→ **Problem statement**
Your task is to copy the lines of the data below from the line holding "Relative to build 96, the" through the line holding "- When build", inclusive, exactly and with nothing added.

→ **Given records**
What follows belongs to an exercise in optimizing a design on an open flow for small area; a production flow would make more cautious choices.
In this exercise RTL edits were held to simulation tests only and were not proved equivalent to the original.
Power figures rest on the tool's default switching activity, not on a simulated workload.

build 96:
## gfte
module gfte (
    input  wire        clk,
    input  wire        rst,         
    input  wire        hsel,
    input  wire        hwrite,
    input  wire [17:0] haddr,
    input  wire [2:0]  hsize,
    input  wire [31:0] hwdata,
    output reg  [31:0] hrdata,
    output reg         bus_err,
    output reg         tx_valid,
    output reg  [7:0]  tx_data,
    input  wire        tx_ready,
    input  wire        rx_valid,
    input  wire [7:0]  rx_data,
    input  wire        ch_closed,
    input  wire        ch_err,
    input  wire        tick,
    output reg         irq
);
export LEC_CHECK = 0
export CAP_MARGIN = 20
export CORE_MARGIN = 2
export CORE_UTILIZATION = 50
export PLACE_DENSITY = 0.65
export SLEW_MARGIN = 20
create_clock -name core_clock -period 25.0 [get_ports {clk}]
standard.sh (not shown) runs the stock make flow with config.mk's settings and CLKGATE_MAP_FILE= SYNTH_SCRIPT=/design/flow/synth_recipe.tcl, a recipe that flattens the netlist after the stock synthesis.
==> flow/flow/run.sh <==
#!/bin/bash
# Layout flow: the standard flow (standard.sh) with three changes:
#  - synthesis maps with an area-oriented ABC script (flow/my_synth.tcl, flow/area.abc);
#  - the clock tree uses clkbuf_8 leaf clusters and no dummy loads;
#  - port buffers are buf_1 cells.
set -euo pipefail
W=$PWD
export GFTE_ABC_SCRIPT=$W/flow/area.abc
CTS="-sink_clustering_enable -repair_clock_nets -sink_clustering_size 16 -sink_clustering_max_diameter 60 -buf_list sky130_fd_sc_hd__clkbuf_8 -dont_use_dummy_load"
bash standard.sh SYNTH_SCRIPT=$W/flow/my_synth.tcl "CTS_ARGS=$CTS" "BUFFER_PORTS_ARGS=-buffer_cell sky130_fd_sc_hd__buf_1" finish > $W/flow_make.log 2>&1
==> flow/flow/area.abc <==
strash
&get -n
&deepsyn -T 60
&put
dch -f
amap
==> flow/flow/my_synth.tcl <==
proc synth {args} { yosys synth -nofsm -noshare {*}$args }
proc abc {args} {
  set i [lsearch -exact $args -script]
  if { $i >= 0 } {
    lset args [expr { $i + 1 }] $::env(GFTE_ABC_SCRIPT)
  }
  yosys abc {*}$args
}
source $::env(SCRIPTS_DIR)/synth.tcl
# left out here: clear keep_hierarchy, flatten, clean up, hide names made inside functions, write 1_2_yosys.v
The final layout from build 96, which completed every stage, passed the timing, design-rule and antenna checks at the end of the flow.
Relative to build 96, the following input files were edited for build 51:
- PLACE_DENSITY now 0.6, was 0.65
- CTS_CLUSTER_DIAMETER now 60, previously not set
- CTS_BUF_LIST now sky130_fd_sc_hd__clkbuf_8, previously not set
- CORE_UTILIZATION now 40, was 50
- CTS_CLUSTER_SIZE now 16, previously not set
- ABC_AREA now 1, previously not set
==> flow/run.sh (new file) <==
#!/bin/bash
# synth_recipe.tcl (not shown) runs the flow's synth.tcl, then flattens the netlist and writes it again
# the make line also repeats each setting of config.mk as NAME=value (left out here)
make -C /OpenROAD-flow-scripts/flow DESIGN_CONFIG=/design/flow/config.mk WORK_HOME=/design/flow/orfs CLKGATE_MAP_FILE= SYNTH_SCRIPT=/design/flow/synth_recipe.tcl finish
removed: flow/flow/run.sh
removed: flow/flow/area.abc
removed: flow/flow/my_synth.tcl
removed: flow/standard.sh
Findings:
- | wire length of the first global-routing pass | lower: build 96 |
- The maximum fanout count along the critical path number comes out higher for build 51 vs build 96.
- When build 51 is measured against build 96, its fraction of area in registers turns out 7.7 points lower.
- Going from build 96 to build 51, share of cell area taken by multi-input logic gates grows by 2.9 points.
- Looking at source of the critical timing path, the haddr[5] result is from build 51; the rx_data[1] one comes from build 96.
[inputs] build 32 vs build 51
- a change of PLACE_DENSITY from 0.6 to 0.65
- a deleted CTS_CLUSTER_DIAMETER that had been 60
- a change of CORE_UTILIZATION from 40 to 50
- a deleted ABC_AREA that had been 1
- a deleted CTS_BUF_LIST that had been sky130_fd_sc_hd__clkbuf_8
- a deleted CTS_CLUSTER_SIZE that had been 16
==> flow/flow/run.sh (new file) <==
#!/bin/bash
# Layout flow: the standard flow (standard.sh) with three changes:
#  - synthesis maps with an area-oriented ABC script (flow/my_synth.tcl, flow/area.abc);
#  - the clock tree uses clkbuf_8 leaf clusters and no dummy loads;
#  - port buffers are buf_1 cells.
set -euo pipefail
W=$PWD
export GFTE_ABC_SCRIPT=$W/flow/area.abc
CTS="-sink_clustering_enable -repair_clock_nets -sink_clustering_size 14 -sink_clustering_max_diameter 50 -buf_list sky130_fd_sc_hd__clkbuf_8 -dont_use_dummy_load"
bash standard.sh SYNTH_SCRIPT=$W/flow/my_synth.tcl "CTS_ARGS=$CTS" "BUFFER_PORTS_ARGS=-buffer_cell sky130_fd_sc_hd__buf_1" finish > $W/flow_make.log 2>&1
==> flow/flow/area.abc (new file) <==
strash
&get -n
&deepsyn -T 60
&put
dch -f
amap -F 6 -A 30
==> flow/flow/my_synth.tcl (new file) <==
proc synth {args} { yosys synth -nofsm -noshare {*}$args }
proc abc {args} {
  set i [lsearch -exact $args -script]
  if { $i >= 0 } {
    lset args [expr { $i + 1 }] $::env(GFTE_ABC_SCRIPT)
  }
  yosys abc {*}$args
}
source $::env(SCRIPTS_DIR)/synth.tcl
# left out here: clear keep_hierarchy, flatten, clean up, hide names made inside functions, write 1_2_yosys.v
==> flow/standard.sh (new file) <==
#!/bin/bash
# synth_recipe.tcl (not shown) runs the flow's synth.tcl, then flattens the netlist and writes it again
# the make line also repeats each setting of config.mk as NAME=value (left out here)
make -C /OpenROAD-flow-scripts/flow DESIGN_CONFIG=/design/flow/config.mk WORK_HOME=/design/flow/orfs CLKGATE_MAP_FILE= SYNTH_SCRIPT=/design/flow/synth_recipe.tcl "${@:-finish}"
removed: flow/run.sh
==> results.txt <==
- Build 32 did not stop at any stage, and its layout met the timing, design-rule and antenna checks.
- Build 51 | status: complete | timing, DRC, antenna: pass
- Diff build 51 and build 32: clock-buffer cell count lower in build 32
- Setup slack delta for build 32 relative to build 51: 4.59 ns lower
- Of build 51 and build 32, the run reporting the higher non-clock buffer count was build 51.
- A combinational family with the most area after synthesis of simple AND/OR/NAND/NOR gates is what build 51 shows, while compound AO/OA/AOI/OAI gates belongs to build 32.
- Summary of build 32 over build 51: number of buffers and inverters on the critical path picked up an extra 7, number of placed cells counting well taps lost 31%, proportion of power drawn by the clock network picked up an extra 10 points.
- Between build 51 and build 32, the area growth from synthesis to final layout is lower for build 32.
- Of build 51 and build 32, the run reporting the lower worst slack after detailed placement was build 32.
- Measured against build 32, the overall power after layout of build 51 comes out at 2.0 times the reference value.
Here is what was changed in the inputs of build 6 compared with build 32.
--- a/flow/flow/run.sh
+++ b/flow/flow/run.sh
@@ -7,4 +7,4 @@
 W=$PWD
 export GFTE_ABC_SCRIPT=$W/flow/area.abc
-CTS="-sink_clustering_enable -repair_clock_nets -sink_clustering_size 14 -sink_clustering_max_diameter 50 -buf_list sky130_fd_sc_hd__clkbuf_8 -dont_use_dummy_load"
+CTS="-sink_clustering_enable -repair_clock_nets -sink_clustering_size 28 -sink_clustering_max_diameter 80 -buf_list sky130_fd_sc_hd__clkbuf_16 -dont_use_dummy_load"
 bash standard.sh SYNTH_SCRIPT=$W/flow/my_synth.tcl "CTS_ARGS=$CTS" "BUFFER_PORTS_ARGS=-buffer_cell sky130_fd_sc_hd__buf_1" finish > $W/flow_make.log 2>&1
[summary]
On share of the final layout cell area in sequential cells, build 32 tracks build 6 almost exactly. Of build 32 and build 6, build 6 shows the lower maximum level of the CTS H-tree, with build 32 above it. Amount of wire on met3 after detailed routing in build 6 is 3.5% higher than in build 32. Global-route usage: build 6 higher than build 32. The clock network area share on build 32 is in line with that on build 6. Worst slack at placement, build 32 and build 6: lower on build 32. In the flow results for build 32 and build 6, the peak per-stage delay on the critical path is larger on build 32. The overall power consumption of build 6 exceeds that of build 32 by about 90%. Build 6: number of combinational gates with multiple inputs higher than build 32.

-- separate check: timing with driven ports --
The flow's constraints put no driver on any port. The routed layouts listed below were extracted and timed again, unchanged, in two steps.
Step 1 (the two cells are an assumption about what drives the block):
set clk [get_ports {clk}]
set_driving_cell -lib_cell sky130_fd_sc_hd__clkbuf_16 $clk
set_driving_cell -lib_cell sky130_fd_sc_hd__buf_2 [delete_from_list [all_inputs] $clk]
Step 2 also shifts input and output timing later by t, the mid clock arrival at the registers, as if the neighbouring blocks saw the same clock.
a / b / c = ideal ports / drivers / drivers and shift; a / b = the first two.
run | shift t [ns] | setup WS [ns] | worst setup path after step 2 | slew at the worst register clock pin (ns) | worst slew at a driven data input, ns
build 96 | 0.704 | 5.514 / 5.549 / 4.845 | input to register | 0.11 / 0.11 | 0.04
build 51 | 0.728 | 10.171 / 10.147 / 10.147 | input to output | 0.11 / 0.11 | 0.09
build 32 | 0.670 | 5.580 / 5.612 / 4.942 | input to register | 0.10 / 0.10 | 0.04
build 6 | 0.632 | 6.290 / 6.329 / 5.697 | input to register | 0.11 / 0.11 | 0.04
After both steps setup and hold are still met in every run listed. The setup slack of build 96, which loses most, moves by +0.035 ns with the drivers and by -0.669 ns with both steps.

→ **Answer section**
Relative to build 96, the following input files were edited for build 51:
- PLACE_DENSITY now 0.6, was 0.65
- CTS_CLUSTER_DIAMETER now 60, previously not set
- CTS_BUF_LIST now sky130_fd_sc_hd__clkbuf_8, previously not set
- CORE_UTILIZATION now 40, was 50
- CTS_CLUSTER_SIZE now 16, previously not set
- ABC_AREA now 1, previously not set
==> flow/run.sh (new file) <==
#!/bin/bash
# synth_recipe.tcl (not shown) runs the flow's synth.tcl, then flattens the netlist and writes it again
# the make line also repeats each setting of config.mk as NAME=value (left out here)
make -C /OpenROAD-flow-scripts/flow DESIGN_CONFIG=/design/flow/config.mk WORK_HOME=/design/flow/orfs CLKGATE_MAP_FILE= SYNTH_SCRIPT=/design/flow/synth_recipe.tcl finish
removed: flow/flow/run.sh
removed: flow/flow/area.abc
removed: flow/flow/my_synth.tcl
removed: flow/standard.sh
Findings:
- | wire length of the first global-routing pass | lower: build 96 |
- The maximum fanout count along the critical path number comes out higher for build 51 vs build 96.
- When build 51 is measured against build 96, its fraction of area in registers turns out 7.7 points lower.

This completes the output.